フレーザーは1955年から、男子テニス国別対抗戦・デビスカップのオーストラリア代表選手となった。1957年に地元の全豪選手権で男子シングルス・男子ダブルスの2部門に初の決勝進出を果たし、シングルスではアシュレー・クーパーに敗れて準優勝になったが、ルー・ホードとのダブルスで初優勝を果たす。同年の全米選手権では、全豪決勝で敗れたクーパーとペアを組んで男子ダブルス初優勝を飾り、以後フレーザー&クーパー組は翌1958年の全仏選手権まで4大大会男子ダブルス「3連勝」を達成した。1959年と1960年に、ニール・フレーザーは選手経歴の絶頂期を迎える。この年から、フレーザーはダブルスでロイ・エマーソンとペアを組むようになった。年頭の全豪選手権では、シングルス決勝でアレックス・オルメド(ペルー)に敗れて2度目の準優勝になったが、ウィンブルドン選手権の男子ダブルスで、エマーソンとのペアで初優勝を果たす。続く全米選手権で、フレーザーは男子シングルス・男子ダブルスの単複2冠を獲得し、シングルス決勝では全豪で敗れたオルメドに 6-3, 5-7, 6-2, 6-4 で雪辱を果たして、4大大会の男子シングルスに初優勝を飾った。男子ダブルスでも2年ぶり2度目の優勝を果たすが、パートナーはエマーソンであった。

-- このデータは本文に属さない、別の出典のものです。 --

## src/rtl/sprite_pkg.sv

```systemverilog
// Shared types and sizing helpers for the parametrised sprite renderer.
// The optional collision detector is enabled with SPRITE_RENDERER_COLLIDE_EN.
package sprite_pkg;

  localparam int unsigned DEF_SPRITE_W = 16;
  localparam int unsigned DEF_SPRITE_H = 16;
  localparam int unsigned DEF_ROM_W    = 8;

  typedef enum logic [2:0] {
    StIdle,
    StWaitLoad,
    StSetup,
    StFetch,
    StWaitHstart,
    StDraw
  } state_e;

  function automatic int unsigned sprite_clog2(input int unsigned v);
    int unsigned r;
    r = 0;
    for (int i = 0; i < 31; i++) begin
      if ((32'd1 << i) < v) r = i + 1;
    end
    return r;
  endfunction

  // Counter widths never collapse to zero bits.
  function automatic int unsigned sprite_clog2_min1(input int unsigned v);
    return (sprite_clog2(v) == 0) ? 1 : sprite_clog2(v);
  endfunction

endpackage

```

## src/rtl/sprite_renderer_p_if.sv

```systemverilog
// Control/ROM/pixel bundle between object controller, sprite renderer and colour mux.
// playfield/collision exist only when SPRITE_RENDERER_COLLIDE_EN is defined.
interface sprite_renderer_p_if
  import sprite_pkg::*;
#(
  parameter int unsigned ADDR_W = sprite_clog2(DEF_SPRITE_H) + sprite_clog2(DEF_SPRITE_W / DEF_ROM_W),
  parameter int unsigned ROM_W  = DEF_ROM_W
);
  logic              vstart;
  logic              load;
  logic              hstart;
  logic              hmirror;
  logic              vmirror;
  logic              xscale;
  logic [ADDR_W-1:0] rom_addr;
  logic [ROM_W-1:0]  rom_bits;
  logic              gfx;
  logic              busy;
  logic              done;
`ifdef SPRITE_RENDERER_COLLIDE_EN
  logic              playfield;
  logic              collision;

  modport master (
    output vstart, load, hstart, hmirror, vmirror, xscale, rom_bits, playfield,
    input  rom_addr, gfx, busy, done, collision
  );
  modport slave (
    input  vstart, load, hstart, hmirror, vmirror, xscale, rom_bits, playfield,
    output rom_addr, gfx, busy, done, collision
  );
`else
  modport master (
    output vstart, load, hstart, hmirror, vmirror, xscale, rom_bits,
    input  rom_addr, gfx, busy, done
  );
  modport slave (
    input  vstart, load, hstart, hmirror, vmirror, xscale, rom_bits,
    output rom_addr, gfx, busy, done
  );
`endif
endinterface

```

## src/rtl/sprite_line_buffer.sv

```systemverilog
// One-scanline pixel store: word-wise loader plus mirrored, optionally 2x-stretched pixel walker.
module sprite_line_buffer
  import sprite_pkg::*;
#(
  parameter int unsigned SPRITE_W = DEF_SPRITE_W,
  parameter int unsigned ROM_W    = DEF_ROM_W,
  localparam int unsigned WORDS   = SPRITE_W / ROM_W,
  localparam int unsigned WB      = sprite_clog2_min1(WORDS),
  localparam int unsigned XB      = sprite_clog2(SPRITE_W)
) (
  input  logic             clk,
  input  logic             reset,
  input  logic             i_load,
  input  logic [WB-1:0]    i_word,
  input  logic [ROM_W-1:0] i_rom_bits,
  input  logic             i_clr,
  input  logic             i_step,
  input  logic             i_xscale,
  input  logic             i_hmirror,
  output logic             o_pix,
  output logic             o_last
);

  logic [SPRITE_W-1:0] r_bits;
  logic [XB-1:0]       r_x;
  logic                r_phase;
  logic                w_adv;

  // x advances every clock, or every second clock when stretched.
  assign w_adv = !i_xscale || r_phase;

  always_ff @(posedge clk or posedge reset) begin
    if (reset) begin
      r_bits  <= '0;
      r_x     <= '0;
      r_phase <= 1'b0;
    end else begin
      for (int i = 0; i < WORDS; i++) begin
        if (i_load && (i_word == WB'(i))) r_bits[i*ROM_W +: ROM_W] <= i_rom_bits;
      end
      if (i_clr) begin
        r_x     <= '0;
        r_phase <= 1'b0;
      end else if (i_step) begin
        if (w_adv) r_x <= r_x + 1'b1;
        if (i_xscale) r_phase <= ~r_phase;
      end
    end
  end

  // SPRITE_W is a power of two, so SPRITE_W-1-x is simply ~x.
  assign o_pix  = r_bits[i_hmirror ? ~r_x : r_x];
  assign o_last = (r_x == {XB{1'b1}}) && w_adv;

endmodule

```

## src/rtl/sprite_renderer_p.sv

```systemverilog
// Per-scanline sprite fetch/draw sequencer driving an external ROM and the pixel output.
// Collision detection is added when SPRITE_RENDERER_COLLIDE_EN is defined.
module sprite_renderer_p
  import sprite_pkg::*;
#(
  parameter int unsigned SPRITE_W = DEF_SPRITE_W,
  parameter int unsigned SPRITE_H = DEF_SPRITE_H,
  parameter int unsigned ROM_W    = DEF_ROM_W
) (
  input logic               clk,
  input logic               reset,
  sprite_renderer_p_if.slave bus
);

  localparam int unsigned WORDS  = SPRITE_W / ROM_W;
  localparam int unsigned RB     = sprite_clog2(SPRITE_H);
  localparam int unsigned CW     = sprite_clog2(WORDS);
  localparam int unsigned WB     = sprite_clog2_min1(WORDS);
  localparam int unsigned ADDR_W = RB + CW;

  state_e              r_state, w_state_d;
  logic [RB-1:0]       r_row, w_row_d, w_row_eff;
  logic [WB-1:0]       r_word, w_word_d;
  logic [ADDR_W-1:0]   r_addr, w_addr_d, w_addr_set;
  logic                r_gfx, w_gfx_d;
  logic                r_done, w_done_d;
  logic                r_hm, r_vm, r_xs;
  logic                w_latch, w_lb_load, w_lb_clr, w_lb_step, w_pix, w_last;

  // vmirror inverts only the fetched row; r_row itself always counts upward.
  assign w_row_eff = r_vm ? ~r_row : r_row;

  if (CW == 0) begin : g_one_word
    assign w_addr_set = w_row_eff;
  end else begin : g_multi_word
    assign w_addr_set = {w_row_eff, r_word};
  end

  always_comb begin
    w_state_d = r_state;
    w_row_d   = r_row;
    w_word_d  = r_word;
    w_addr_d  = r_addr;
    w_gfx_d   = 1'b0;
    w_done_d  = 1'b0;
    w_latch   = 1'b0;
    w_lb_load = 1'b0;
    w_lb_clr  = 1'b0;
    w_lb_step = 1'b0;
    unique case (r_state)
      StIdle: begin
        w_row_d = '0;
        if (bus.vstart) begin
          w_latch   = 1'b1;
          w_state_d = StWaitLoad;
        end
      end
      StWaitLoad: begin
        w_word_d = '0;
        w_lb_clr = 1'b1;
        if (bus.load) w_state_d = StSetup;
      end
      StSetup: begin
        w_addr_d  = w_addr_set;
        w_state_d = StFetch;
      end
      StFetch: begin
        w_lb_load = 1'b1;
        if (r_word == WB'(WORDS - 1)) begin
          w_state_d = StWaitHstart;
        end else begin
          w_word_d  = r_word + 1'b1;
          w_state_d = StSetup;
        end
      end
      StWaitHstart: begin
        if (bus.hstart) w_state_d = StDraw;
      end
      StDraw: begin
        w_lb_step = 1'b1;
        w_gfx_d   = w_pix;
        if (w_last) begin
          if (r_row == RB'(SPRITE_H - 1)) begin
            w_done_d  = 1'b1;
            w_state_d = StIdle;
          end else begin
            w_row_d   = r_row + 1'b1;
            w_state_d = StWaitLoad;
          end
        end
      end
      default: w_state_d = StIdle;
    endcase
  end

  always_ff @(posedge clk or posedge reset) begin
    if (reset) begin
      r_state <= StIdle;
      r_row   <= '0;
      r_word  <= '0;
      r_addr  <= '0;
      r_gfx   <= 1'b0;
      r_done  <= 1'b0;
      r_hm    <= 1'b0;
      r_vm    <= 1'b0;
      r_xs    <= 1'b0;
    end else begin
      r_state <= w_state_d;
      r_row   <= w_row_d;
      r_word  <= w_word_d;
      r_addr  <= w_addr_d;
      r_gfx   <= w_gfx_d;
      r_done  <= w_done_d;
      if (w_latch) begin
        r_hm <= bus.hmirror;
        r_vm <= bus.vmirror;
        r_xs <= bus.xscale;
      end
    end
  end

  sprite_line_buffer #(
    .SPRITE_W (SPRITE_W),
    .ROM_W    (ROM_W)
  ) u_line_buffer (
    .clk        (clk),
    .reset      (reset),
    .i_load     (w_lb_load),
    .i_word     (r_word),
    .i_rom_bits (bus.rom_bits),
    .i_clr      (w_lb_clr),
    .i_step     (w_lb_step),
    .i_xscale   (r_xs),
    .i_hmirror  (r_hm),
    .o_pix      (w_pix),
    .o_last     (w_last)
  );

`ifdef SPRITE_RENDERER_COLLIDE_EN
  logic r_coll;

  // A hit in the same clock as a new vstart keeps the flag set.
  always_ff @(posedge clk or posedge reset) begin
    if (reset) begin
      r_coll <= 1'b0;
    end else if (r_gfx && bus.playfield) begin
      r_coll <= 1'b1;
    end else if (w_latch) begin
      r_coll <= 1'b0;
    end
  end

  assign bus.collision = r_coll;
`endif

  assign bus.rom_addr = r_addr;
  assign bus.gfx      = r_gfx;
  assign bus.busy     = (r_state != StIdle);
  assign bus.done     = r_done;

endmodule

```

## src/flat_wrapper.sv

```systemverilog
// flat-port wrapper written by rule: the top's interface ports become plain ports
module sprite_renderer_p_flat import sprite_pkg::*;
#(
  parameter int unsigned SPRITE_W = DEF_SPRITE_W,
  parameter int unsigned SPRITE_H = DEF_SPRITE_H,
  parameter int unsigned ROM_W    = DEF_ROM_W
)
  (clk, reset, bus_vstart, bus_load, bus_hstart, bus_hmirror, bus_vmirror, bus_xscale, bus_rom_bits, bus_rom_addr, bus_gfx, bus_busy, bus_done);
  sprite_renderer_p_if #(.ADDR_W(5), .ROM_W(ROM_W)) bus_i ();
  input logic clk;
  input logic reset;
  input wire logic [$bits(bus_i.vstart)-1:0] bus_vstart;
  input wire logic [$bits(bus_i.load)-1:0] bus_load;
  input wire logic [$bits(bus_i.hstart)-1:0] bus_hstart;
  input wire logic [$bits(bus_i.hmirror)-1:0] bus_hmirror;
  input wire logic [$bits(bus_i.vmirror)-1:0] bus_vmirror;
  input wire logic [$bits(bus_i.xscale)-1:0] bus_xscale;
  input wire logic [$bits(bus_i.rom_bits)-1:0] bus_rom_bits;
  output wire logic [$bits(bus_i.rom_addr)-1:0] bus_rom_addr;
  output wire logic [$bits(bus_i.gfx)-1:0] bus_gfx;
  output wire logic [$bits(bus_i.busy)-1:0] bus_busy;
  output wire logic [$bits(bus_i.done)-1:0] bus_done;
  assign bus_i.vstart = bus_vstart;
  assign bus_i.load = bus_load;
  assign bus_i.hstart = bus_hstart;
  assign bus_i.hmirror = bus_hmirror;
  assign bus_i.vmirror = bus_vmirror;
  assign bus_i.xscale = bus_xscale;
  assign bus_i.rom_bits = bus_rom_bits;
  assign bus_rom_addr = bus_i.rom_addr;
  assign bus_gfx = bus_i.gfx;
  assign bus_busy = bus_i.busy;
  assign bus_done = bus_i.done;
  sprite_renderer_p #(.SPRITE_W(SPRITE_W), .SPRITE_H(SPRITE_H), .ROM_W(ROM_W)) u_core (.clk(clk), .reset(reset), .bus(bus_i));
endmodule
```

## config.mk

```make
export PLATFORM = sky130hd
export DESIGN_NAME = sprite_renderer_p_flat
export DESIGN_NICKNAME = d
export VERILOG_FILES = /design/src/rtl/sprite_pkg.sv /design/src/rtl/sprite_renderer_p_if.sv /design/src/rtl/sprite_line_buffer.sv /design/src/rtl/sprite_renderer_p.sv /design/src/flat_wrapper.sv
export SDC_FILE = /design/constraint.sdc
export NUM_CORES = 1
export LEC_CHECK = 0
export ABC_AREA = 1
export BUFFER_PORTS_ARGS = -buffer_cell sky130_fd_sc_hd__buf_2
export CORE_ASPECT_RATIO = 2
export CORE_MARGIN = 5
export CORE_UTILIZATION = 35
export CTS_CLUSTER_SIZE = 40
export DETAILED_ROUTE_END_ITERATION = 16
export PLACE_DENSITY = 0.54
export SYNTH_ARGS = -nofsm -noshare
export SYNTH_HDL_FRONTEND = slang
export SYNTH_HIERARCHICAL = 1
export SYNTH_SLANG_ARGS = --single-unit
export TNS_END_PERCENT = 10
```

## constraint.sdc

```tcl
create_clock -name clk -period 2.9 [get_ports clk]
set_clock_uncertainty 0.15 [all_clocks]
set_input_delay 0.29 -clock clk [delete_from_list [all_inputs] [get_ports clk]]
set_output_delay 0.29 -clock clk [all_outputs]
set_load 0.02 [all_outputs]
```

---- Word-level counts from Yosys, hierarchy flattened ----
Index checks and enable logic that the tools add are counted.
storage, ports and cells
  register bits ........................... 39
  input port bits ......................... 16
operators by class
  $add $sub $neg .......................... 3
  mux-type cells .......................... 31
  bitwise logic cells ..................... 4
  order comparisons ....................... 1
  reduce and logical (&&, ||, !) cells .... 16
  eq/ne operators ......................... 12
operators with widths
  cell                                                                           number
  4-bit two-way mux                                                              7
  3-bit one-hot mux with 6 select lines                                          1
  1-bit two-way mux                                                              15
  3-bit two-way mux                                                              5
  2-bit inequality test (second input constant)                                  5
  2-bit nonzero test                                                             5
  4-bit by 1-bit adder with 4-bit output (second input constant)                 2
  4-bit equality test (second input constant)                                    2
  4-bit NOT                                                                      2
  4-bit one-hot mux with 2 select lines                                          1
  3-bit by 2-bit equality test with 1-bit output (second input constant)         2
  3-bit equality test (second input constant)                                    2
  4-bit by 5-bit less-than comparator with 1-bit output (second input constant)  1
  1-bit binary-select mux with 4-bit select                                      1
  2-bit AND reduction                                                            2
  4-bit AND reduction                                                            1
  3-bit by 1-bit equality test with 1-bit output (second input constant)         1
  1-bit logical AND                                                              3
  3-bit logical NOT                                                              1
  3-bit AND reduction                                                            1
  3-bit nonzero test                                                             1
  1-bit NOT                                                                      2
  1-bit one-hot mux with 2 select lines                                          1
  1-bit adder (second input constant)                                            1
  other kinds (2)                                                                2

---- Logic depth before layout (Yosys ltp) ----
  depth after elaboration ................. 5
  gate-level depth with buffers ........... 11
  depth with buffers taken out ............ 10

---- Cells and area by module ----
Netlist, hierarchy kept.
modules (own cells, without submodules)
  module              times used  cells each  area each (um^2)
  sprite_line_buffer  1           151         1162.4
  sprite_renderer_p   1           118         947.2

---- Worst setup path before layout ----
Ideal clock, no wire load.
  path type ............................... reg2reg
  start ................................... register u_core.u_line_buffer.r_x[1]
  end ..................................... register u_core.r_state[1]
  cell stages (with the launch flop) ...... 9
  path slack .............................. 1.429 ns
  arrival time ............................ 1.252 ns
  clock period less this slack ............ 1.471 ns
  buffers on the path ..................... 0
  cell sequence ........................... dfrtp_1 > ha_1 > nand3_1 > a21oi_1 > inv_1 > nand2_4 > and2_4 > nand2_2 > nor2_2
on the way
  cells in the longest elaborated chain, start to end .. 4
RTL lines
  element                                 line                      text
  start: declaration                      sprite_line_buffer.sv:25  logic [XB-1:0] r_x;
  start signal: assignment                sprite_line_buffer.sv:45  if (w_adv) r_x <= r_x + 1'b1;
  4-bit equality test                     sprite_line_buffer.sv:53  assign o_last = (r_x == {XB{1'b1}}) && w_adv;
  1-bit logical AND                       sprite_line_buffer.sv:53
  net u_core.w_last                       sprite_renderer_p.sv:28   logic w_latch, w_lb_load, w_lb_clr, w_lb_step, w_pix, w_last;
  2-bit inequality test (no source line)  --
  4-bit AND reduction (no source line)    --
  end signal: assignment                  sprite_renderer_p.sv:98   r_state <= StIdle;
  end signal: assignment                  sprite_renderer_p.sv:108  r_state <= w_state_d;
  end: declaration                        sprite_renderer_p.sv:21   state_e r_state, w_state_d;
The timed path passes the listed nets, and every way through them passes these cells.
A chain may end at the register's enable or synchronous reset.

---- Worst setup path after layout ----
  start ................................... register u_core.r_hm
  end ..................................... register u_core.r_gfx, in the netlist u_core/bus.gfx
on the way
  cells in the longest elaborated chain, start to end .. 4
RTL lines
  element                                    line                      text
  start: declaration                         sprite_renderer_p.sv:27   logic r_hm, r_vm, r_xs;
  start signal: assignment                   sprite_renderer_p.sv:115  r_hm <= bus.hmirror;
  4-bit two-way mux                          sprite_line_buffer.sv:52  assign o_pix = r_bits[i_hmirror ? ~r_x : r_x];
  1-bit binary-select mux with 4-bit select  sprite_line_buffer.sv:52
  1-bit two-way mux                          sprite_line_buffer.sv:52
  net u_core.w_pix                           sprite_renderer_p.sv:28
  1-bit two-way mux                          sprite_renderer_p.sv:50   unique case (r_state)
  net u_core.w_gfx_d                         sprite_renderer_p.sv:25   logic r_gfx, w_gfx_d;
  end signal: assignment                     sprite_renderer_p.sv:112  r_gfx <= w_gfx_d;
  end: declaration                           sprite_renderer_p.sv:25
The timed path passes the listed nets, and every way through them passes these cells. The select of a mux whose other input is x is not followed.

==> run summary <==
Number of global-route vias before repair: 1838
Worst R2R Start: u_core/r_hm
Syn Area/Cell: 7.842 um2
Setup violators final: 0
Setup_tns: 0 ps
First-pass GRT wire length: 8390 um
Max-slew violations: 0
Post_cts resized: 0
Failing checks: hold timing
Initial antenna violation count: 0
H-tree depth: 2
Floorplan core area: 5956 um2
Starting DRC count in detailed routing: 83
Worst-path maximum fanout: 8
FF+latch count, synth: 39
RePlAce Congestion: 0.8521
R2R depth: 9
CTS tree: yes
Max Root-Sink Buffers: 2
Layout Nets: 311
Final Cell Area: 2406 um2
Initial Util: 0.3542
Antenna viol nets, final: 0
Max IR drop VDD: 0.0004904 V
Sequential area share after synthesis: 0.4626
Max_cap viols: 0
Pwr dens: 1082 nW/um2
# diodes: 0
Largest net degree at the start of global routing: 22
R2r setup slk: 1190 ps
Die width: 64.90 um
Overall Global Routing Usage: 0.1422
Area delta synth->final: 14.06%
Die ar.: 7774 um2
Drt via density: 4.834
Unrepaired setup endpoints after global routing: false
Fmax: 0.5864 GHz
Root Driver: clkbuf_16
Worst path required time: 2920 ps
Routed Wire Length: 4750 um
Fin. Hold Viols: 18
# fillers: 646
Pwr Total: 2603 uW
Post-Syn Instances: 269
TritonCTS buffer count: 5
Clk Latency, worst-skew pair: 280 ps
Share of layout cells above drive strength 1: 0.1945
Worst Tran Pin Value: 813.1 ps
Worst r2r dst: u_core/bus.gfx
Min Tclk post-route: 1705 ps
Mapped Nets: 287
Mapped Area: 2110 um2
Via Count: 1721
Worst min path class: in -> async
Rows: 40
Drt wl/cell: 13.34 um
Status: finished, violations left
Clock sinks: 39
I/O Pins: 24
Drt first pass iters: 5
Slew margin rel.: 0.4573
Min setup slack post-route: 1195 ps
Placed wire-length estimate: 3758 um
LEAKAGE: 0.001269 uW
Part of the cycle the worst path needs: 0.5881
Ys Warns: 6
Post-CTS Setup Repair Bufs: 0
Yosys cell types: 31
Crit end category: register
Hold_buf cts: 0
Worst hold slack: -19.51 ps
Grt ovf: 0
DRC viols: 0
Worst Path Arrival: 1720 ps
Crit Path Category: reg -> reg
Crit start category: register
Port bufs: 23
Reg clk slew, reported paths: 60 ps
Setup WS pre-CTS: 1195 ps
Die Y-Extent: 119.8 um
Placed standard-cell area: 2262 um2
[flip-flops by register name, indices dropped and copies added, names as in the netlist]
signal                        count
u_core/r_vm                       1
u_core/r_hm                       1
u_core/u_line_buffer/r_phase      1
u_core/bus.done                   1
u_core/u_line_buffer/r_bits      16
u_core/bus.gfx                    1
u_core/r_xs                       1
u_core/u_line_buffer/r_x          4
u_core/bus.rom_addr               5
u_core/r_state                    3
u_core/r_row                      4
u_core/r_word                     1
[synth_stat cells, drive strengths merged]
library cell / count / area, um2
nor2: 10 / 52.55
inv: 46 / 175.2
nand4: 1 / 6.260
buf: 2 / 25.02
nand3b: 3 / 22.52
nor3: 2 / 10.01
xor2: 1 / 16.27
nand2: 81 / 346.6
a21oi: 8 / 43.79
or2: 1 / 6.260
and2: 1 / 8.760
nand3: 30 / 150.1
o21bai: 1 / 7.510
clkbuf: 4 / 16.26
xnor2: 7 / 68.82
dfrtp: 39 / 975.9
clkinv: 1 / 3.750
o21ai: 29 / 148.9
ha: 2 / 25.02
[critical path, cell delays in order, from the launching register on]
cell and delay [ps]:
dfrtp_1 630, nand2_2 200, nand2_4 160, nand2_1 70
nand3_1 70, nand3_1 80, nand3_1 90, nand2_1 60
inv_1 50, nor2_1 40
[final cells by class]
| type | instances | area, um2 | area share |
|---|---|---|---|
| Inverter | 47 | 178.9 | 0.07436 |
| Multi-Input combinational cell | 177 | 913.4 | 0.3796 |
| Sequential cell | 39 | 975.9 | 0.4056 |
| Timing Repair Buffer | 23 | 115.1 | 0.04784 |
| Tap cell | 63 | 78.83 | 0.03276 |
| Clock buffer | 6 | 138.9 | 0.05772 |
| Clock inverter | 1 | 5.005 | 0.002080 |
[how the worst max path moves through the flow]
stage | from | to | depth (start not counted)
global route | u_core/r_state[2] | u_core/u_line_buffer/r_bits[3] | 5
detailed placement | u_core/r_hm | u_core/bus.gfx | 9
global placement | u_core/r_hm | u_core/bus.gfx | 9
finish | u_core/r_hm | u_core/bus.gfx | 9
CTS | u_core/r_hm | u_core/bus.gfx | 9
floorplan | u_core/u_line_buffer/r_x[1] | u_core/r_state[1] | 8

1960年度の4大大会は、全仏選手権を除く3大会で、ニール・フレーザーとロッド・レーバーが“左利き対決の決勝”を戦った。全豪選手権ではレーバーが 5-7, 3-6, 6-3, 8-6, 8-6 で勝ち、フレーザーに2セット・ダウン(先に相手に2セットを取られた状態)からの逆転勝利を収める。フレーザーは全豪選手権で3度の準優勝に終わり、とうとう地元ではシングルス優勝を果たせなかった。ウィンブルドン選手権決勝ではフレーザーがレーバーに 6-4, 3-6, 9-7, 7-5 で勝ち、全米選手権でも 6-4, 6-4, 9-7 でフレーザーが勝った。後に男子テニス史上2人目の「年間グランドスラム」達成者となるレーバーにとって、キャリアの最初期に壁となったのが同じ左利きで、5歳年上の先輩に当たるフレーザーであった。全米選手権では、フレーザーはエマーソンとの男子ダブルスでも2連覇を果たし、2年連続で単複2冠を獲得した。そしてついに、1962年の全豪選手権男子ダブルス決勝で、フレーザー&エマーソン組はボブ・ヒューイット(当時はオーストラリア国籍、後に南アフリカへ移住する)&フレッド・ストール(オーストラリア)組を 4-6, 4-6, 6-1, 6-4, 11-9 で破り、同一ペアで「キャリア・グランドスラム」を完成させた。フレーザーの4大大会男子ダブルス優勝は総計「11勝」となったが、最初の4勝(初優勝はルー・ホードと、その後アシュレー・クーパーと3連勝)を除く「7勝」をエマーソンとのペアで獲得したことになる。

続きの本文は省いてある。